[Dataset records]
------------------------------------------------------------

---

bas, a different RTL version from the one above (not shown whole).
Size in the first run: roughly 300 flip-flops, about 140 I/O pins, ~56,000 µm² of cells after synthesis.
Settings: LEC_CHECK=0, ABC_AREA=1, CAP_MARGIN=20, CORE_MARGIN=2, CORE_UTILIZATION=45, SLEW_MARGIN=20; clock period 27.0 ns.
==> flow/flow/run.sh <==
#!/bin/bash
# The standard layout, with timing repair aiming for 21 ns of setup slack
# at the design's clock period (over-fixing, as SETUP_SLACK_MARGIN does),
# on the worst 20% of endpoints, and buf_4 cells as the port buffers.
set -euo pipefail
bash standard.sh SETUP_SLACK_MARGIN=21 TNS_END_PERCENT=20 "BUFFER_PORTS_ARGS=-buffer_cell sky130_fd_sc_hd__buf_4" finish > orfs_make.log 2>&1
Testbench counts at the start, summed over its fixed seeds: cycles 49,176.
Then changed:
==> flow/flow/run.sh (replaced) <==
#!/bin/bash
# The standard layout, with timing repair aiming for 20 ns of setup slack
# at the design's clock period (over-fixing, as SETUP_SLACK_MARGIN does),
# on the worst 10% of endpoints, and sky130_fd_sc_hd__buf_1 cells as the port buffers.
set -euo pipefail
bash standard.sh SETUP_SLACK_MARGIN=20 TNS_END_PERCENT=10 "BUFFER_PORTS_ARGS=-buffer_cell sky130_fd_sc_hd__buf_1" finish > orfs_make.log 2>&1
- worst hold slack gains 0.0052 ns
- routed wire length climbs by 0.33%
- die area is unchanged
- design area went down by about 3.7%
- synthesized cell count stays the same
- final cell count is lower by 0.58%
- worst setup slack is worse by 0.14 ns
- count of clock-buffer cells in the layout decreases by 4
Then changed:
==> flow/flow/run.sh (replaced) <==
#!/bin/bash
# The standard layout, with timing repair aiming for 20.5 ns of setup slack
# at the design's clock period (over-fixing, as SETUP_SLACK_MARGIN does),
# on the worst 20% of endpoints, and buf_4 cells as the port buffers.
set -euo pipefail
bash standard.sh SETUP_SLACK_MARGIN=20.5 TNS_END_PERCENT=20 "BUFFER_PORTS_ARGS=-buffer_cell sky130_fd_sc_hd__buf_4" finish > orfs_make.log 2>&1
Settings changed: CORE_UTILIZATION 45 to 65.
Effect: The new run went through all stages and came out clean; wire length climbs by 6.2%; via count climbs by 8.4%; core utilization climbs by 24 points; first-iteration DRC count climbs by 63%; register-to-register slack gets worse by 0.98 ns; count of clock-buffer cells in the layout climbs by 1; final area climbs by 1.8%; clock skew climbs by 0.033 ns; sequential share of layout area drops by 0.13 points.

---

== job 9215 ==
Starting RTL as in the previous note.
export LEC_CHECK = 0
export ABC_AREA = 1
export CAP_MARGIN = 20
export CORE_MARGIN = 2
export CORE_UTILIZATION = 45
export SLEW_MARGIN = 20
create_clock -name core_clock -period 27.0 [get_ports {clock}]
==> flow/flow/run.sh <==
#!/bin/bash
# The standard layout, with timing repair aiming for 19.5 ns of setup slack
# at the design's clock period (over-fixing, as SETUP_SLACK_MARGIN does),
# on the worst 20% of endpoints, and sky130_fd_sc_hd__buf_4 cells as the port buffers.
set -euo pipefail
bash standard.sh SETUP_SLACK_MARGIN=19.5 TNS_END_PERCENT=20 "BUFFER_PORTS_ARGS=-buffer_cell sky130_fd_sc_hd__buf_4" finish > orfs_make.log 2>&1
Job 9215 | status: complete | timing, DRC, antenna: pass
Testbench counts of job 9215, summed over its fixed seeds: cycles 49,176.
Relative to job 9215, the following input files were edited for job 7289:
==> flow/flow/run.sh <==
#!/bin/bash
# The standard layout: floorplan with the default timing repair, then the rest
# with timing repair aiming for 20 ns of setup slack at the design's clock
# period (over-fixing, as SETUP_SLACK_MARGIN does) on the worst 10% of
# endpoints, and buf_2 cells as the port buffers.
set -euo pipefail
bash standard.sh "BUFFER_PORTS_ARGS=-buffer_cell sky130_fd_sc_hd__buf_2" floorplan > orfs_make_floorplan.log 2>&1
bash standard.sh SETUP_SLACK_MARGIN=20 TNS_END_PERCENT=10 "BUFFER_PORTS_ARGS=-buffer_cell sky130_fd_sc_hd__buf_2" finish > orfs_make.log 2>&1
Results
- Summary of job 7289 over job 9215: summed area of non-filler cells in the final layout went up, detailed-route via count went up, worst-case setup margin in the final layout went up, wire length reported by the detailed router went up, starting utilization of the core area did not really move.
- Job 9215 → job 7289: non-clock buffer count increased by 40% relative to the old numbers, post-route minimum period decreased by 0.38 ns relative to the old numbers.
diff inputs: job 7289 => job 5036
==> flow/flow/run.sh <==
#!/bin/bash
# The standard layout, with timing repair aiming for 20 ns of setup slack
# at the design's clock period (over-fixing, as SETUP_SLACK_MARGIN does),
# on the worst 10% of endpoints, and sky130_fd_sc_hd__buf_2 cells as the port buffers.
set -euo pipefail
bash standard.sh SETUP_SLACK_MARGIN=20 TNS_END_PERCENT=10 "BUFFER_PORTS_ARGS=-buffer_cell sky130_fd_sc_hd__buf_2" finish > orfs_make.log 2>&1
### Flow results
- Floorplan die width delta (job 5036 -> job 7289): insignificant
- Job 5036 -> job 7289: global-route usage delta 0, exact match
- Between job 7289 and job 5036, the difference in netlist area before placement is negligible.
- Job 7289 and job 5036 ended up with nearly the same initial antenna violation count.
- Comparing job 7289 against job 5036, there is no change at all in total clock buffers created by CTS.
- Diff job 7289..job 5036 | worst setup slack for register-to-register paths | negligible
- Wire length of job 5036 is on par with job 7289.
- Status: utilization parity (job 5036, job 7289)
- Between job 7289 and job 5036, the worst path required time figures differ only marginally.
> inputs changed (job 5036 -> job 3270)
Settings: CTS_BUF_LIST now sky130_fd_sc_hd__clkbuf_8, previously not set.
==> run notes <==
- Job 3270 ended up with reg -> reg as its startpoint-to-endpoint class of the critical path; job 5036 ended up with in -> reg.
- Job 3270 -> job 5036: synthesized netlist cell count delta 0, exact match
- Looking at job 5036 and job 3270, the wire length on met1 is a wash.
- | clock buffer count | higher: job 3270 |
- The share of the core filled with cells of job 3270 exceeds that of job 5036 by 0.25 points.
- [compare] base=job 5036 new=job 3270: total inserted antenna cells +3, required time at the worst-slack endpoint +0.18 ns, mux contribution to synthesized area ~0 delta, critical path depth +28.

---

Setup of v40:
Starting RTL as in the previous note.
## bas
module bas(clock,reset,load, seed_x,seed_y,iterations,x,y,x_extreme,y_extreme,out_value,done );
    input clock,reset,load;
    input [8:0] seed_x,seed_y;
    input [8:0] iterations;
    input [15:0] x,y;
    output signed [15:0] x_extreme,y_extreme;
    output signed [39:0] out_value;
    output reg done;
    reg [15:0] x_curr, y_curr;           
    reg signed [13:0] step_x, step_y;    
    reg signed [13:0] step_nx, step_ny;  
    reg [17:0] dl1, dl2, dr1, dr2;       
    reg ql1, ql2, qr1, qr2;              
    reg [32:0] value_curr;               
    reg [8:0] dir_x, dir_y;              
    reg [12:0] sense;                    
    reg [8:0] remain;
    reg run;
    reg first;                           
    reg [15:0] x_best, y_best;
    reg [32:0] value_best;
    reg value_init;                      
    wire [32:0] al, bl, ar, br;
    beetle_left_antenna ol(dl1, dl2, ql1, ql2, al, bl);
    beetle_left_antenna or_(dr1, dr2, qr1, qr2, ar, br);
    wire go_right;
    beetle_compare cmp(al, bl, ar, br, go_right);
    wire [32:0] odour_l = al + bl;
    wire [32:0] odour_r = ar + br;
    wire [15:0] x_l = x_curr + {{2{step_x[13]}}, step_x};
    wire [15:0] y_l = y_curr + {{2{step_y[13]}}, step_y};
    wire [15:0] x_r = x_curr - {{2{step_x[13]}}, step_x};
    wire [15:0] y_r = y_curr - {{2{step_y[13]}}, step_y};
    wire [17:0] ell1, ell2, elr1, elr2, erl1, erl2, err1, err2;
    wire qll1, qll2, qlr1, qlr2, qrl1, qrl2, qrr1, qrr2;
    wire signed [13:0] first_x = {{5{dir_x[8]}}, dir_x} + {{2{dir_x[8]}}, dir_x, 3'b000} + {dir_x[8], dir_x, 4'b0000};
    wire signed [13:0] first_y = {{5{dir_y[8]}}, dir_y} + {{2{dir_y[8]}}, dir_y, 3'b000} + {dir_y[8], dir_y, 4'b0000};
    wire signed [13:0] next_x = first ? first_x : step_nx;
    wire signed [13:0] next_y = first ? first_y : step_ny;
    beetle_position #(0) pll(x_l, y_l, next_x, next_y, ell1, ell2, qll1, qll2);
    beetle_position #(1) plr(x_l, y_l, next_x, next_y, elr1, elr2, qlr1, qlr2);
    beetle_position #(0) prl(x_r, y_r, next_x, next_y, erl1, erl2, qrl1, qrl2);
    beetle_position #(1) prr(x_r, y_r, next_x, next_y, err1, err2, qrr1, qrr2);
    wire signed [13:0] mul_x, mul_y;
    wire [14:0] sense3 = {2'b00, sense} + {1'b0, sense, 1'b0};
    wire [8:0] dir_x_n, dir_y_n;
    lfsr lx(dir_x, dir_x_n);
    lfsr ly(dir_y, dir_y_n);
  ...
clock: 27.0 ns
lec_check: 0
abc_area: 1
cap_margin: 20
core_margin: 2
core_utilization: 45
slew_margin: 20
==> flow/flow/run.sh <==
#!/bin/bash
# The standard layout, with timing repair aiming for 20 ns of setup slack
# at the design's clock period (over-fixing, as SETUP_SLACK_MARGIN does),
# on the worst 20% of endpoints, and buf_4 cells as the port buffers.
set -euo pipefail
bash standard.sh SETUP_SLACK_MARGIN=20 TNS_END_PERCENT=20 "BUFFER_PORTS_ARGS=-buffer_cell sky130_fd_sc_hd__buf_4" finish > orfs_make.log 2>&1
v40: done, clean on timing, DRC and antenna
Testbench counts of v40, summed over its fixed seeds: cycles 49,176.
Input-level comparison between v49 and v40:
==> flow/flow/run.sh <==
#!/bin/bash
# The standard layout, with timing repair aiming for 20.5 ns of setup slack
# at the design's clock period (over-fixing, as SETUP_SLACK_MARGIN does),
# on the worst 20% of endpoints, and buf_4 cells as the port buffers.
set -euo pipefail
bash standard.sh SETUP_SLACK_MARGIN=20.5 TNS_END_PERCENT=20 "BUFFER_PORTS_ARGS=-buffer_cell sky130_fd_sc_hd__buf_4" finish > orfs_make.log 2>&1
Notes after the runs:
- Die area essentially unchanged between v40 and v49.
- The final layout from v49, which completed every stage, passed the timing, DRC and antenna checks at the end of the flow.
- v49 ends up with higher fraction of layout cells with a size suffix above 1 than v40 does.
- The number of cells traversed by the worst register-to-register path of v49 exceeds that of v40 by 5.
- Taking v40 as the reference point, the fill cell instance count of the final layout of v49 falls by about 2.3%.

------------------------------------------------------------

## Work item
If a line of the records contains the word "that", count it; give only the total.

## Solution for this exercise
2